Stored items
****************
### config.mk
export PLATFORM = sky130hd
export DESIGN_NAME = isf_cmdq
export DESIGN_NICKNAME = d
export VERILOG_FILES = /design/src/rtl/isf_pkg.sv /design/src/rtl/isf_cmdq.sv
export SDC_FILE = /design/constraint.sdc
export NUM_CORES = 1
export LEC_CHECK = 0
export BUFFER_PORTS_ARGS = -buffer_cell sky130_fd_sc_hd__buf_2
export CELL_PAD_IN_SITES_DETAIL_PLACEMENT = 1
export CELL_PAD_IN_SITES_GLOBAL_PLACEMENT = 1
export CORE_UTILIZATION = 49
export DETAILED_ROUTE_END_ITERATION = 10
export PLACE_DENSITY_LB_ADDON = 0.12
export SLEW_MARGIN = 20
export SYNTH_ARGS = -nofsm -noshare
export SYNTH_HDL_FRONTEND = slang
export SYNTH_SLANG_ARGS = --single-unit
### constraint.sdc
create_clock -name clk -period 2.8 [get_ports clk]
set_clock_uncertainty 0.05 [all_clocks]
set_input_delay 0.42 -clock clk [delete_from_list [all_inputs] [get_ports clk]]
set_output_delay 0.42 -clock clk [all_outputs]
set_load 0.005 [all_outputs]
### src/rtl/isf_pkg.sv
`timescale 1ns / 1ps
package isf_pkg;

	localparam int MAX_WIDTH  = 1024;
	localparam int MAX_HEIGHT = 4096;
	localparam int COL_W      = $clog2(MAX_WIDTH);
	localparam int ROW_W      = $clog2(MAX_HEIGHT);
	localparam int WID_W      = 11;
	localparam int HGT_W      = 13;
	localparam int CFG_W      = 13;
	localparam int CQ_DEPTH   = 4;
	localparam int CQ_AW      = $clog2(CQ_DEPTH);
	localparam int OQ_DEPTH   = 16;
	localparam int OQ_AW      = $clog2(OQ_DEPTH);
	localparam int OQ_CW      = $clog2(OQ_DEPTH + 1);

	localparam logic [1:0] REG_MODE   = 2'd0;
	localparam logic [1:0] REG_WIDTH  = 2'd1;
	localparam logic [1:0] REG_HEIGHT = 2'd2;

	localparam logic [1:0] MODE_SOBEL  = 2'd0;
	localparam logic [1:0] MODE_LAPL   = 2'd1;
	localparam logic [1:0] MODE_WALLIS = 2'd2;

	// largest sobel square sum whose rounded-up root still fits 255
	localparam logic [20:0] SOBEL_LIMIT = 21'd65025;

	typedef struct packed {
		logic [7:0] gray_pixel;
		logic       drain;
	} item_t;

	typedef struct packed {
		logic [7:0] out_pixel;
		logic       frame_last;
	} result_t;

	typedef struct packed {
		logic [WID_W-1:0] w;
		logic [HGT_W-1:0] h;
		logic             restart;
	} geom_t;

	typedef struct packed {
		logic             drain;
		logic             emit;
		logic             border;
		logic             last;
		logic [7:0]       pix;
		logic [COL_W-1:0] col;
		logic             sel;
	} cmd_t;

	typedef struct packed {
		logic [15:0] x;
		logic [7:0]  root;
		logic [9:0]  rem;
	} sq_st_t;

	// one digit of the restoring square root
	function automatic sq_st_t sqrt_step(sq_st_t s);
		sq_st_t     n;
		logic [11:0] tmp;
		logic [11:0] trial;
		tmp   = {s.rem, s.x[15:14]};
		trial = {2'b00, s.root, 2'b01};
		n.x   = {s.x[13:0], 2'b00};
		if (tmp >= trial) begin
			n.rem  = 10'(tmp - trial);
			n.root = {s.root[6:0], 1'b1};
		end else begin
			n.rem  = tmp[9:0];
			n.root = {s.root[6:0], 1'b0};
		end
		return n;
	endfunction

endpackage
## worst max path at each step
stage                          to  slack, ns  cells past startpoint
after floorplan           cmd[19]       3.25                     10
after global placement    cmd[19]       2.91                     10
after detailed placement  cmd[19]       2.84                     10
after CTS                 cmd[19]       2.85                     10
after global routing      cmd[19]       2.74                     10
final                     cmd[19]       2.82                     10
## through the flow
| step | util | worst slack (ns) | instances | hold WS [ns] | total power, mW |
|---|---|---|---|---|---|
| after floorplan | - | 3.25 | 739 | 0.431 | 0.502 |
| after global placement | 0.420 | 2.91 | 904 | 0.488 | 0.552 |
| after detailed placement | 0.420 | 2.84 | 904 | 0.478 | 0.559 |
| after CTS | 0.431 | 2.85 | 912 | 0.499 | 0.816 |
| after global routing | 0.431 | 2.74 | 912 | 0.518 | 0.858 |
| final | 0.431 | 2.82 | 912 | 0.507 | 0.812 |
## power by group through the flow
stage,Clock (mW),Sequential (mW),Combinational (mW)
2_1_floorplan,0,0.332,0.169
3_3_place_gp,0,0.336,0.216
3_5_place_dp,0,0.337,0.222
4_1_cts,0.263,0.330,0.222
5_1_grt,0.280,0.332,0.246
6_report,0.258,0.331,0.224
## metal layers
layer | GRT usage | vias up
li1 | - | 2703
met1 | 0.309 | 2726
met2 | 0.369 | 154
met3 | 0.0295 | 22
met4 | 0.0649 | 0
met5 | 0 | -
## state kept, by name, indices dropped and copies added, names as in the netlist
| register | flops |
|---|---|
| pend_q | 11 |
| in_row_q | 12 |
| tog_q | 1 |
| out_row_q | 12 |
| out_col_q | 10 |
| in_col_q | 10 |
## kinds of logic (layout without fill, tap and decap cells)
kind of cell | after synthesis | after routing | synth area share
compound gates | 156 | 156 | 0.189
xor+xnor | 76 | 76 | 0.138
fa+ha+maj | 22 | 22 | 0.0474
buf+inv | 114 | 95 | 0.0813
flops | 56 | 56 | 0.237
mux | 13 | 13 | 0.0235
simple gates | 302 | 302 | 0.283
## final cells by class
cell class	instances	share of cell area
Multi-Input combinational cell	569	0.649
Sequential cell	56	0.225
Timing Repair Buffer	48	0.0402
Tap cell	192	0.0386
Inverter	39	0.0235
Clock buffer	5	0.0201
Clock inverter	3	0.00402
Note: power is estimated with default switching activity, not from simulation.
****************
■ **Task**: Could you restate word for word the lines above from the one containing "## worst max path at each step" through the one containing "power, mW |", both included, and nothing else?

■ **Answer to this problem**:
## worst max path at each step
stage                          to  slack, ns  cells past startpoint
after floorplan           cmd[19]       3.25                     10
after global placement    cmd[19]       2.91                     10
after detailed placement  cmd[19]       2.84                     10
after CTS                 cmd[19]       2.85                     10
after global routing      cmd[19]       2.74                     10
final                     cmd[19]       2.82                     10
## through the flow
| step | util | worst slack (ns) | instances | hold WS [ns] | total power, mW |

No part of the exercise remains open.